==> config.mk <==
export PLATFORM = sky130hd
export DESIGN_NAME = seq_divider
export DESIGN_NICKNAME = d
export VERILOG_FILES = /design/src/rtl/div_pkg.sv /design/src/rtl/sub_nbits.sv /design/src/rtl/seq_divider.sv
export SDC_FILE = /design/constraint.sdc
export NUM_CORES = 1
export LEC_CHECK = 0
export CAP_MARGIN = 20
export CORE_MARGIN = 1.5
export CORE_UTILIZATION = 40
export CTS_CLUSTER_SIZE = 8
export DETAILED_ROUTE_END_ITERATION = 12
export PLACE_DENSITY = 0.74
export SYNTH_ARGS = -nofsm -noshare
export SYNTH_HDL_FRONTEND = slang
export SYNTH_SLANG_ARGS = --single-unit
==> constraint.sdc <==
create_clock -name clk -period 2.7 [get_ports clk]
set_input_delay 0.27 -clock clk [delete_from_list [all_inputs] [get_ports clk]]
set_output_delay 0.27 -clock clk [all_outputs]
set_load 0.01 [all_outputs]
==> src/rtl/div_pkg.sv <==
// Shared types and constants for the sequential divider.
package div_pkg;

    typedef enum logic [1:0] {
        IDLE = 2'd0,
        CALC = 2'd1,
        DONE = 2'd2
    } state_e;

    localparam int DIV_WIDTH = 4;

endpackage

==> src/rtl/sub_nbits.sv <==
// WIDTH-bit subtractor; s[WIDTH] is carry-out, set when a >= b.
module sub_nbits #(
    parameter int WIDTH = 4
) (
    input  logic [WIDTH-1:0] a,
    input  logic [WIDTH-1:0] b,
    output logic [WIDTH:0]   s
);

    assign s = {1'b0, a} + {1'b0, ~b} + {{WIDTH{1'b0}}, 1'b1};

endmodule

==> src/rtl/seq_divider.sv <==
// Restoring divider, one quotient bit per clock on a shared subtractor.
// DIV_ZERO_CHECK_EN: divisor 0 skips the iterations and flags div_by_zero.
module seq_divider
    import div_pkg::*;
#(
    parameter int WIDTH = DIV_WIDTH
) (
    input  logic             clk,
    input  logic             rst_n,
    input  logic             start,
    input  logic [WIDTH-1:0] dividend,
    input  logic [WIDTH-1:0] divisor,
    output logic             busy,
    output logic             done,
    output logic [WIDTH-1:0] quotient,
    output logic [WIDTH-1:0] remainder,
    output logic             div_by_zero
);

    localparam int CW = $clog2(WIDTH + 1);

    state_e           state_q, state_d;
    // R < 2^(WIDTH-1) before every shift, so its top bit is never stored
    logic [WIDTH-2:0] r_q, r_d;
    logic [WIDTH-1:0] q_q, q_d;
    logic [WIDTH-1:0] d_q, d_d;
    logic [CW-1:0]    cnt_q, cnt_d;
    logic [WIDTH-1:0] quo_q, quo_d;
    logic [WIDTH-1:0] rem_q, rem_d;
    logic             dbz_q, dbz_d;

    logic [WIDTH-1:0] shifted;
    logic [WIDTH:0]   sub_s;
    logic [WIDTH-1:0] r_nx;
    logic [WIDTH-1:0] q_nx;

    assign shifted = {r_q, q_q[WIDTH-1]};

    sub_nbits #(.WIDTH(WIDTH)) u_sub (
        .a(shifted),
        .b(d_q),
        .s(sub_s)
    );

    assign r_nx = sub_s[WIDTH] ? sub_s[WIDTH-1:0] : shifted;
    assign q_nx = {q_q[WIDTH-2:0], sub_s[WIDTH]};

    always_comb begin
        state_d = state_q;
        r_d     = r_q;
        q_d     = q_q;
        d_d     = d_q;
        cnt_d   = cnt_q;
        quo_d   = quo_q;
        rem_d   = rem_q;
        dbz_d   = dbz_q;
        unique case (state_q)
            IDLE: begin
                if (start) begin
                    d_d     = divisor;
                    q_d     = dividend;
                    r_d     = '0;
                    cnt_d   = CW'(WIDTH);
                    dbz_d   = 1'b0;
                    state_d = CALC;
`ifdef DIV_ZERO_CHECK_EN
                    if (divisor == '0) begin
                        quo_d   = '1;
                        rem_d   = dividend;
                        dbz_d   = 1'b1;
                        state_d = DONE;
                    end
`endif
                end
            end
            CALC: begin
                r_d   = r_nx[WIDTH-2:0];
                q_d   = q_nx;
                cnt_d = cnt_q - CW'(1);
                if (cnt_q == CW'(1)) begin
                    quo_d   = q_nx;
                    rem_d   = r_nx;
                    state_d = DONE;
                end
            end
            DONE: state_d = IDLE;
            default: state_d = IDLE;
        endcase
    end

    always_ff @(posedge clk or negedge rst_n) begin
        if (!rst_n) begin
            state_q <= IDLE;
            r_q     <= '0;
            q_q     <= '0;
            d_q     <= '0;
            cnt_q   <= '0;
            quo_q   <= '0;
            rem_q   <= '0;
            dbz_q   <= 1'b0;
        end else begin
            state_q <= state_d;
            r_q     <= r_d;
            q_q     <= q_d;
            d_q     <= d_d;
            cnt_q   <= cnt_d;
            quo_q   <= quo_d;
            rem_q   <= rem_d;
            dbz_q   <= dbz_d;
        end
    end

    assign busy        = (state_q != IDLE);
    assign done        = (state_q == DONE);
    assign quotient    = quo_q;
    assign remainder   = rem_q;
    assign div_by_zero = dbz_q;

endmodule

# After elaboration in Yosys (flattened, before gate mapping)

Index checks and enable logic that the tools add are counted.

Reduce and logical (&&, ||, !) cells: 7
$lt $le $gt $ge: 0
Shift operators: 0
Multipliers: 0
Divide/modulo/power cells: 0
Equal/unequal tests: 5
Multiplexer cells: 10
Bitwise operators: 1
$add $sub $neg: 3

Operator list:

| cell                                                 | number |
|---|---|
| case mux 3 bit (2 select lines)                      | 2 |
| two-way mux 4 bit                                    | 2 |
| case mux 4 bit (2 select lines)                      | 1 |
| AND reduction 2 bit                                  | 4 |
| two-way mux 3 bit                                    | 2 |
| adder 4 x 4 -> 5 bit                                 | 1 |
| adder 5 x 1 -> 5 bit (second input constant)         | 1 |
| two-way mux 2 bit                                    | 2 |
| != test 2 bit (second input constant)                | 2 |
| inverter 4 bit                                       | 1 |
| case mux 2 bit (2 select lines)                      | 1 |
| nonzero test 2 bit                                   | 2 |
| equality test 3 x 1 -> 1 bit (second input constant) | 1 |
| subtractor 3 x 1 -> 3 bit (second input constant)    | 1 |
| equality test 2 x 1 -> 1 bit (second input constant) | 1 |
| equality test 2 bit (second input constant)          | 1 |
| zero test 2 bit                                      | 1 |

Memories kept: 0
Bits in writable memories: 0
Memory bits (read-only): 0
Output and inout bits: 11
Word-level logic and storage cells: 33
Bits in latches: 0
Input port bits: 11
Bits in registers: 24

# Logic depth before layout (Yosys ltp)

Gate-level depths: netlist of run 1.

Depth after elaboration: 5
Gate-level depth with buffers: 8
Mapped depth without buffers: 8

# Hierarchy

Synthesis of run 1 repeated with hierarchy kept, for this count alone.

Cell total of the unflattened synthesis: 102
Area total of the unflattened synthesis: 1189.9 µm²

Modules (own cells, without submodules):

| module      | seq. area each (µm²) | area an instance (µm²) | instances | cells an instance |
|---|---|---|---|---|
| seq_divider | 600.6                | 1048.5                 | 1         | 84 |
| sub_nbits   | 0.0                  | 141.4                  | 1         | 18 |

# Least setup slack after synthesis of run 1

Ideal clock, no wire load.

Kind: reg2reg
Start point: register q_q[3]
End point: register r_q[0]
Setup slack: 0.950 ns
Required time: 2.626 ns
Data arrival time: 1.676 ns
Cell stages (with the launch flop): 8
Library setup time: 0.074 ns
Clock period less this slack: 1.750 ns
Path buffers: 0
Cell sequence: dfrtp_1 -> inv_1 -> ha_1 -> fa_1 -> and2b_1 -> o22ai_4 -> mux2_4 -> o21ai_2

Cells in the longest elaborated chain, start to end: 4

Ends and longest elaborated chain:

| item                              | RTL line           | text |
|---|---|---|
| start: declaration                | seq_divider.sv:25  | `logic [WIDTH-1:0] q_q, q_d;` |
| start signal: assignment          | seq_divider.sv:104 | `q_q <= q_d;` |
| adder 4 x 4 -> 5 bit              | sub_nbits.sv:10    | `assign s = {1'b0, a} + {1'b0, ~b} + {{WIDTH{1'b0}}, 1'b1};` |
| adder 5 x 1 -> 5 bit              | sub_nbits.sv:10    |  |
| two-way mux 4 bit *               | seq_divider.sv:45  | `assign r_nx = sub_s[WIDTH] ? sub_s[WIDTH-1:0] : shifted;` |
| case mux 3 bit (2 select lines) * | seq_divider.sv:57  | `unique case (state_q)` |
| end signal: assignment            | seq_divider.sv:103 | `r_q <= r_d;` |
| end: declaration                  | seq_divider.sv:24  | `logic [WIDTH-2:0] r_q, r_d;` |

Every way passes the cells marked *; elsewhere a longest branch is shown, timed or not.
A chain may end at the register's enable or synchronous reset.

# Final worst setup path of run 1

Same ends and word-level chain as after synthesis.

==> metrics.yaml, run 1 <==
regToRegEndpoint: "r_q[0]$_DFFE_PN0P_"
holdWs_ns: 0.302
first_iter_violations: 14
worst-setup-path-type: "flip-flop to flip-flop"
die-area_um2: 3320
finalNetCount: 168
htree_levels: 1
gp_congestion: 0.804
max-vdd-ir-drop_mv: 0.768
coreArea_um2: 2780
cts_tree: "yes"
netSwitchingFraction_pct: 39.7
max_slew_margin_pct: 64.9
hold_path_class: "input pin to async pin"
crit_fanout: 7
leakage_nw: 0.691
synth.avg_cell_area_um2: 9.32
pwr-share-clk_pct: 13.6
fin_crit_sh_pct: 70.1
layout_common_cells: "nand2_1, dfrtp_1, clkdlybuf4s50_1"
vias: 925
vias_per_cell: 5.14
cp_data_arrival_time_ns: 2.14
die_w_um: 57.6
r2r_setup_slack_ns: 0.81
clk_pin_slew_worst_paths_ns: 0.13
synth_seq_cells: 24
cts_resized: 0
antenna_found_initial: 0
grt_pass1_vias: 917
area_growth_pct: 23.1
initial_core_util_pct: 42.9
fin_skew_ns: 0.00528
r2r_cells: 7
hold_violations: 0
drtAntennaViolNets: 0
cp-end-kind: "flip-flop"
antenna_cells: 0
dp_hpwl_mm: 1.71
fin_tns_setup_ns: 0
routed_wire_length_per_instance_um: 12.7
fin_total_pwr_mw: 1.90
grt_overflow: 0
seqPwrFrac_pct: 33.6
setup_violations: 0
synthCells: 128
final_common_cell: "nand2_1"
synth_fp_nets: 146
crit_chain: "inv_1 > ha_1 > fa_1 > and2b_1 > o22ai_4 > mux2_4 > o21ai_2"
maxSlewViolCount: 0
insertion_delay_ns: 0.31
grt_pass1_wl_mm: 4.00
p_switching_mw: 0.756
hold_buffers: 0
cts_sinks: 24
maxCapViolations: 0
worst_path_largest_cell_delay_ns: 0.37
grt_max_degree: 25
yosysUniqueCellTypes: 27
grt_use_total_pct: 15.3
yosys_warnings: 0
power.internal_mw: 1.15
rr_startpoint: "q_q[3]$_DFFE_PN0P_"
worst_pin_slew_ns: 0.527
top_level_ports: 22
cp.required_ns: 2.94
share_comb_of_total_power_pct: 52.8
port_buffers: 20
die_h_um: 57.6
wirelength_mm: 2.28
cts-root-buf: "clkbuf_4"
num_rows: 19
drc: 0
clockBufferDepth: 2
rsz0062_at_grt: "no"
cts_setup_buffers: 0
critPathSlowestCell: "fa_1"
synth_seq_area_share_pct: 50.4
cts_buffers: 3
drive_above_1_share_pct: 8.05
drt_pass1_iterations: 4
max_freq_mhz: 528
timing.final.crit_period_ns: 1.89
start_kind: "flip-flop"
netlist_area_um2: 1190
powerDensity_nw_per_um2: 1300
status: "complete, no violations"
## state kept, by name, indices dropped and copies added, names as in the netlist
register and flops:
cnt_q 3, q_q 4, quotient 4, r_q 3, d_q 4, remainder 4
state_q 2
## layout make-up
type	instances	area (µm²)
Fill cell	257	1310
Sequential cell	24	601
Timing Repair Buffer	21	208
Multi-Input combinational cell	90	531
Clock buffer	3	22.5
Tap cell	31	38.8
Inverter	10	37.5
Clock inverter	1	30.0
## worst max path at each step
| stage | from | to | slack (ns) |
|---|---|---|---|
| 6_report | q_q[3]$_DFFE_PN0P_ | r_q[0]$_DFFE_PN0P_ | 0.81 |
| 5_1_grt | q_q[3]$_DFFE_PN0P_ | remainder[3]$_DFFE_PN0P_ | 0.67 |
| 3_5_place_dp | q_q[3]$_DFFE_PN0P_ | r_q[0]$_DFFE_PN0P_ | 0.84 |
| 2_1_floorplan | q_q[3]$_DFFE_PN0P_ | r_q[0]$_DFFE_PN0P_ | 0.95 |
| 4_1_cts | q_q[3]$_DFFE_PN0P_ | r_q[0]$_DFFE_PN0P_ | 0.81 |
| 3_3_place_gp | q_q[3]$_DFFE_PN0P_ | r_q[0]$_DFFE_PN0P_ | 0.90 |
## power by group through the flow
| stage | combinational [mW] | sequential, mW | clock, mW |
|---|---|---|---|
| floorplan | 0.697 | 0.646 | 0 |
| global placement | 0.957 | 0.640 | 0 |
| detailed placement | 0.996 | 0.648 | 0 |
| CTS | 1.01 | 0.640 | 0.262 |
| global route | 1.14 | 0.662 | 0.279 |
| finish | 1.00 | 0.640 | 0.258 |
## cells in the mapped netlist
library cell	instances	area, µm²
inv_1	10	37.5
clkbuf_1	1	3.75
a22oi_1	2	15.0
a211o_2	1	10.0
a31oi_1	3	18.8
a21oi_1	5	25.0
ha_1	6	75.1
a21o_1	1	7.51
buf_2	1	5.00
mux2_4	1	15.0
conb_1	1	3.75
o22ai_4	1	20.0
o21ai_0	16	80.1
buf_4	2	15.0
and2b_1	2	15.0
nor2_1	9	33.8
fa_1	1	20.0
o21ai_2	2	17.5
nand2_1	27	101
nor2b_1	3	18.8
and3_1	1	6.26
nand3_1	4	20.0
and2_1	1	6.26
or2_4	1	8.76
nand2b_1	1	6.26
dfrtp_1	24	601
or2_2	1	6.26
## layer usage
layer  part of all wire [%]  GRT usage, %
met5                      0             0
met1                     44          20.7
met2                     51          25.6
met3                    3.9          2.72
met4                   0.35          3.65
## through the flow
step	area, µm²	util, %	setup WS (ns)	instances
floorplan	1190	-	0.950	128
global placement	1420	50.9	0.901	176
detailed placement	1420	50.9	0.840	176
CTS	1470	52.8	0.812	180
global route	1470	52.8	0.666	180
finish	1470	52.8	0.807	180
## critical path, delay by kind of cell (launching register included)
family                   cells  cell delay [ns]
AO/OA/AOI/OAI                2             0.24
adder cells (fa/ha/maj)      2             0.59
buffers and inverters        1             0.06
flip-flops                   1             0.35
multiplexers                 1             0.33
AND/OR/NAND/NOR              1             0.26
## logic make-up after synthesis
family	share of synthesized area, %
flip-flops	50.4
AO/OA/AOI/OAI	16.3
adder cells (fa/ha/maj)	7.97
multiplexers	1.26
other	0.314
AND/OR/NAND/NOR	18.7
buffers and inverters	5.14
Note: power is estimated with default switching activity, not from simulation.
==> inputs of run 2 (changes only) <==
PLACE_DENSITY = 0.76   (was 0.74)
clock period = 1.5 ns   (was 2.7 ns; I/O delays follow)
==> metrics.yaml, run 2 (synthesis results as in run 1) <==
status: "finished, violations left"
fin_cells: 197
drive_above_1_share_pct: 22.9
die_w_um: 57.6
clk_pin_slew_worst_paths_ns: 0.12
post-route-util_pct: 58.3
grt_use_total_pct: 16.9
finalNetCount: 186
cts_buffers: 3
insertion_delay_ns: 0.30
dp_hpwl_mm: 1.85
fin_skew_ns: 0.00317
fill_cells: 250
leakage_nw: 0.775
crit_chain: "ha_4 > fa_2 > and2b_2 > o22ai_4 > mux2_4 > o21ai_2"
maxCapViolations: 0
power.internal_mw: 2.31
fin_ws_ns: -0.308
drt_pass1_iterations: 4
max-vdd-ir-drop_mv: 1.27
antenna_found_initial: 0
port_buffers: 20
initial_core_util_pct: 42.9
dp_cells: 186
vias: 1018
num_rows: 19
critPathSlowestCell: "dfrtp_1"
grt_pass1_wl_mm: 4.28
clockBufferDepth: 2
die_h_um: 57.6
worst_pin_slew_ns: 0.530
setup_violations: 9
failed_checks: "setup timing"
hold_violations: 0
antenna_cells: 0
max_freq_mhz: 553
die-area_um2: 3320
drc: 0
fin_crit_sh_pct: 121
share_comb_of_total_power_pct: 63.9
fin_total_pwr_mw: 3.91
path_buf_inv: 0
cts-root-buf: "clkbuf_4"
htree_levels: 1
worst_path_largest_cell_delay_ns: 0.44
routed_wire_length_per_instance_um: 13.6
pwr-share-clk_pct: 7.0
start_kind: "flip-flop"
top_level_ports: 22
timing.final.crit_period_ns: 1.81
max_slew_margin_pct: 64.7
netSwitchingFraction_pct: 40.9
grt_overflow: 0
p_switching_mw: 1.60
maxSlewViolCount: 0
cts_sinks: 24
vias_per_cell: 5.17
coreArea_um2: 2780
worst-setup-path-type: "flip-flop to flip-flop"
powerDensity_nw_per_um2: 2410
cp_data_arrival_time_ns: 2.05
first_iter_violations: 18
area_growth_pct: 36.0
gp_congestion: 0.882
grt_pass1_vias: 976
cp.required_ns: 1.74
drtAntennaViolNets: 0
cp-end-kind: "flip-flop"
hold_path_class: "input pin to async pin"
layout_common_cells: "nand2_1, dfrtp_1, clkdlybuf4s50_1, buf_4, o21ai_0"
crit_fanout: 6
rsz0062_at_grt: "yes"
grt_max_degree: 25
wirelength_mm: 2.67
final_common_cell: "nand2_1"
cts_tree: "yes"
seqPwrFrac_pct: 29.1
cp_top_family: "adder cells"
[run 2: cell count changes in the layout (fill, tap and decap cells not counted), moves of 2 or more]
cell,previous run,this run
a21oi_1,5,3
buf_4,1,18
clkdlybuf4s50_1,20,18
o21ai_0,16,10
o21ai_1,0,4
o21ai_2,2,4
[run 2: per-stage QoR]
step | instance area (µm²) | worst slack [ns] | TNS [ns] | hold WS (ns)
after detailed placement | 1500 | -0.263 | -1.33 | 0.473
after floorplan | 1200 | -0.174 | -0.553 | -0.146
after global routing | 1620 | -0.377 | -2.77 | 0.211
after CTS | 1550 | -0.244 | -1.43 | 0.188
after global placement | 1500 | -0.207 | -0.909 | 0.458
final | 1620 | -0.308 | -2.04 | 0.186
[run 2: path summary, 6_finish.rpt]
kind	startpoint	cells past startpoint	end	slack, ns
min in group clk	divisor[0]	3	d_q[0]$_DFFE_PN0P_	0.36
min	rst_n	2	q_q[3]$_DFFE_PN0P_	0.19
max	d_q[0]$_DFFE_PN0P_	6	remainder[0]$_DFFE_PN0P_	-0.31
min reg2reg	remainder[2]$_DFFE_PN0P_	2	remainder[2]$_DFFE_PN0P_	0.50
max in group asynchronous	rst_n	2	remainder[1]$_DFFE_PN0P_	1.08
max reg2reg	d_q[0]$_DFFE_PN0P_	6	remainder[0]$_DFFE_PN0P_	-0.31
[run 2: power by group through the flow]
stage,combinational [mW],sequential [mW],clock [mW]
final,2.50,1.14,0.272
after global routing,2.77,1.18,0.310
after CTS,2.14,1.13,0.284
after detailed placement,2.02,1.15,0
after global placement,1.93,1.14,0
after floorplan,1.27,1.17,0
[run 2: cell type report]
class	instances	area, µm²	area share [%]
tap	31	38.8	2.39
sequential	24	601	37.0
timing repair buffer	39	345	21.3
clock buffer	3	22.5	1.39
multi-input combinational	90	577	35.6
inverter	10	37.5	2.31
[run 2: per-layer routing]
layer	wire, µm	up-vias	global-route usage, %
li1	-	498	-
met5	0	-	0
met1	1120	490	20.6
met2	1410	22	30.5
met4	65	0	4.98
met3	81	8	2.72
[run 2: repair_timing]
| action | CTS | global route |
|---|---|---|
| hold buffers | 0 | 0 |
| buffers inserted | 4 | 4 |
| pin swaps | 1 | 5 |
| resized for setup | 6 | 12 |
| endpoints found under the setup margin | 11 | 10 |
· · · · · · ·
## What is expected
Beginning at the top of the data, please return every line until and including the line containing "export LEC_CHECK = 0", copied exactly, and nothing past it.

## Written response
==> config.mk <==
export PLATFORM = sky130hd
export DESIGN_NAME = seq_divider
export DESIGN_NICKNAME = d
export VERILOG_FILES = /design/src/rtl/div_pkg.sv /design/src/rtl/sub_nbits.sv /design/src/rtl/seq_divider.sv
export SDC_FILE = /design/constraint.sdc
export NUM_CORES = 1
export LEC_CHECK = 0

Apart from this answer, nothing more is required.